[Records for this exercise]
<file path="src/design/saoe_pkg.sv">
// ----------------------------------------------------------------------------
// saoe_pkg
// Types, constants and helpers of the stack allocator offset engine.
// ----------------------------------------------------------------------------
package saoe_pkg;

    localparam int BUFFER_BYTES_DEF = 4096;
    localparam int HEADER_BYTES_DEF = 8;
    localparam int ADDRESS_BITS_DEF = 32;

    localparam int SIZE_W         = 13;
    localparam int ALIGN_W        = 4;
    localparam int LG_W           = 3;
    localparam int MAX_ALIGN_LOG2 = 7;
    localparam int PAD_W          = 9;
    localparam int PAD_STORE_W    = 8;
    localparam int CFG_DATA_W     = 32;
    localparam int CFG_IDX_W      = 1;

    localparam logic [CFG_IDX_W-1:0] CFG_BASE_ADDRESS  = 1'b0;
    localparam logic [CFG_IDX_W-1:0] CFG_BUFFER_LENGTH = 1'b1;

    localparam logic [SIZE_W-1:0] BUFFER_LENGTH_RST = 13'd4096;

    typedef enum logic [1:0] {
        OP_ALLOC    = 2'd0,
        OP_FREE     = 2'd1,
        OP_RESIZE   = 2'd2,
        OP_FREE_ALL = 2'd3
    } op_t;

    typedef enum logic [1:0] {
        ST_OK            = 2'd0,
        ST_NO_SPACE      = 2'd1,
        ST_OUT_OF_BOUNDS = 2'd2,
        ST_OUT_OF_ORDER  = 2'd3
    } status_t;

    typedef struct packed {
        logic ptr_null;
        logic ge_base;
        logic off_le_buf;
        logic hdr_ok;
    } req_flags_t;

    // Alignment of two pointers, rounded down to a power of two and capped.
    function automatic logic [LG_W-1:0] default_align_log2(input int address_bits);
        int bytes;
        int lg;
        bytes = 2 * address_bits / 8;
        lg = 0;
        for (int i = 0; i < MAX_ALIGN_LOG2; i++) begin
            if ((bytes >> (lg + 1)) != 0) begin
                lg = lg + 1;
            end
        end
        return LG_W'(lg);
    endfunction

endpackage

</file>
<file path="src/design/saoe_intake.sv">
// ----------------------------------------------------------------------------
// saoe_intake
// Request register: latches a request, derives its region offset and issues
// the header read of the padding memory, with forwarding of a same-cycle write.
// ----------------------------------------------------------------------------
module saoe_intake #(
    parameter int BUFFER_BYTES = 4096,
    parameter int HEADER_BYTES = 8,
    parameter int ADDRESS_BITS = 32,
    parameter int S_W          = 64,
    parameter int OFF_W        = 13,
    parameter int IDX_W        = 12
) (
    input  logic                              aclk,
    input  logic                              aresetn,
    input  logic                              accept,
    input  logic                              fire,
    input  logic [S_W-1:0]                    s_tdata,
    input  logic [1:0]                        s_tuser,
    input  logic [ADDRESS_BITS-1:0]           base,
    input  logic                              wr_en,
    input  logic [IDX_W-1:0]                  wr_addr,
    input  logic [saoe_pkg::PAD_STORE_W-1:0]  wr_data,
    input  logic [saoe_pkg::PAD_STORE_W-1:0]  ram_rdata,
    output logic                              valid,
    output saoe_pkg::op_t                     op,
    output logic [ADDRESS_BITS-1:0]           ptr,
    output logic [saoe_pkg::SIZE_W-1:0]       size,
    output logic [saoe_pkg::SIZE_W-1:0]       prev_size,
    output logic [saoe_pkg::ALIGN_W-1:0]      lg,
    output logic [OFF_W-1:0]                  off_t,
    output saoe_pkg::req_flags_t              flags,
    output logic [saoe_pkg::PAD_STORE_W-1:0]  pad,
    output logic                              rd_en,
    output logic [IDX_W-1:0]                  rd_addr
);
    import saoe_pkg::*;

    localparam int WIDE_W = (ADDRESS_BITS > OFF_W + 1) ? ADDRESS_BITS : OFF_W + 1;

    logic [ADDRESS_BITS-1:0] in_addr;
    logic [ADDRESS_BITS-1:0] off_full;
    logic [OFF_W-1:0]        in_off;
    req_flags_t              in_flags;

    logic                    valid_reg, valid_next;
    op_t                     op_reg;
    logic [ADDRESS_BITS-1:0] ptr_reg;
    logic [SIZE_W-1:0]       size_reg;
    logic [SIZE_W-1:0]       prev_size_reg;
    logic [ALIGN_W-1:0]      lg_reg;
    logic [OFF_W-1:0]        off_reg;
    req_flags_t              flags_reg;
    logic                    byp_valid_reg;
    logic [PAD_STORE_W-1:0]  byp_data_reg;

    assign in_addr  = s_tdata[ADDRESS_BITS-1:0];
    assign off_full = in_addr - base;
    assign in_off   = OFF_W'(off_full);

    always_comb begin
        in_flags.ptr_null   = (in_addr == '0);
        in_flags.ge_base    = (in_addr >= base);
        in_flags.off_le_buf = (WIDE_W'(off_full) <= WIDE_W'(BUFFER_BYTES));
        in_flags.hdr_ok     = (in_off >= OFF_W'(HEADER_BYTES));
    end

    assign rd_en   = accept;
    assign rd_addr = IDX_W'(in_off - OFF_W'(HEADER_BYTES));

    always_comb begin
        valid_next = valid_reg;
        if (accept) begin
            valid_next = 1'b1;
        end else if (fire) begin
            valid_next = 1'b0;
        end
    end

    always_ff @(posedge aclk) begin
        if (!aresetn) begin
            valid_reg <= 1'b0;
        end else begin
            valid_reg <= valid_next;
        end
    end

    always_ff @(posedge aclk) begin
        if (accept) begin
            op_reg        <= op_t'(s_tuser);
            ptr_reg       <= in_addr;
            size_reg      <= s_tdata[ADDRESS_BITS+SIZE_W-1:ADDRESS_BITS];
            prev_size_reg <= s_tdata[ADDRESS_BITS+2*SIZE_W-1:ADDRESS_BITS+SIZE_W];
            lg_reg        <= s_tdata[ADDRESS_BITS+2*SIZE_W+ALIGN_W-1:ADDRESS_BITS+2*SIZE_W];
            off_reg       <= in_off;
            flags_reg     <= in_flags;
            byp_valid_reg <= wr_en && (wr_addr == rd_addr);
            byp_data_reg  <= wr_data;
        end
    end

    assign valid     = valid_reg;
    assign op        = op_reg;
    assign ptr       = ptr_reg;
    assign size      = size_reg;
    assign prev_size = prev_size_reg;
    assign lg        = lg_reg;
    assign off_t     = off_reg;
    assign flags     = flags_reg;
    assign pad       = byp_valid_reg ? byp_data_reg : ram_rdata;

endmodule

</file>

* * *

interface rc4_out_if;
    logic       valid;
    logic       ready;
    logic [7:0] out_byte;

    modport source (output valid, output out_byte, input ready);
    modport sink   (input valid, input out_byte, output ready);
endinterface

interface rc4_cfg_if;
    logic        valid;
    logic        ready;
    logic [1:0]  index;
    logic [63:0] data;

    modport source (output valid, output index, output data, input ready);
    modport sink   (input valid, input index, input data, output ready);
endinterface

[Work task]
Of all the entries above, retype exactly the lines from the line with "localparam logic [CFG_IDX_W-1:0] CFG_BUFFER_LENGTH" to the line with "a same-cycle write.", both included, and no others.

[Response box]
    localparam logic [CFG_IDX_W-1:0] CFG_BUFFER_LENGTH = 1'b1;

    localparam logic [SIZE_W-1:0] BUFFER_LENGTH_RST = 13'd4096;

    typedef enum logic [1:0] {
        OP_ALLOC    = 2'd0,
        OP_FREE     = 2'd1,
        OP_RESIZE   = 2'd2,
        OP_FREE_ALL = 2'd3
    } op_t;

    typedef enum logic [1:0] {
        ST_OK            = 2'd0,
        ST_NO_SPACE      = 2'd1,
        ST_OUT_OF_BOUNDS = 2'd2,
        ST_OUT_OF_ORDER  = 2'd3
    } status_t;

    typedef struct packed {
        logic ptr_null;
        logic ge_base;
        logic off_le_buf;
        logic hdr_ok;
    } req_flags_t;

    // Alignment of two pointers, rounded down to a power of two and capped.
    function automatic logic [LG_W-1:0] default_align_log2(input int address_bits);
        int bytes;
        int lg;
        bytes = 2 * address_bits / 8;
        lg = 0;
        for (int i = 0; i < MAX_ALIGN_LOG2; i++) begin
            if ((bytes >> (lg + 1)) != 0) begin
                lg = lg + 1;
            end
        end
        return LG_W'(lg);
    endfunction

endpackage

</file>
<file path="src/design/saoe_intake.sv">
// ----------------------------------------------------------------------------
// saoe_intake
// Request register: latches a request, derives its region offset and issues
// the header read of the padding memory, with forwarding of a same-cycle write.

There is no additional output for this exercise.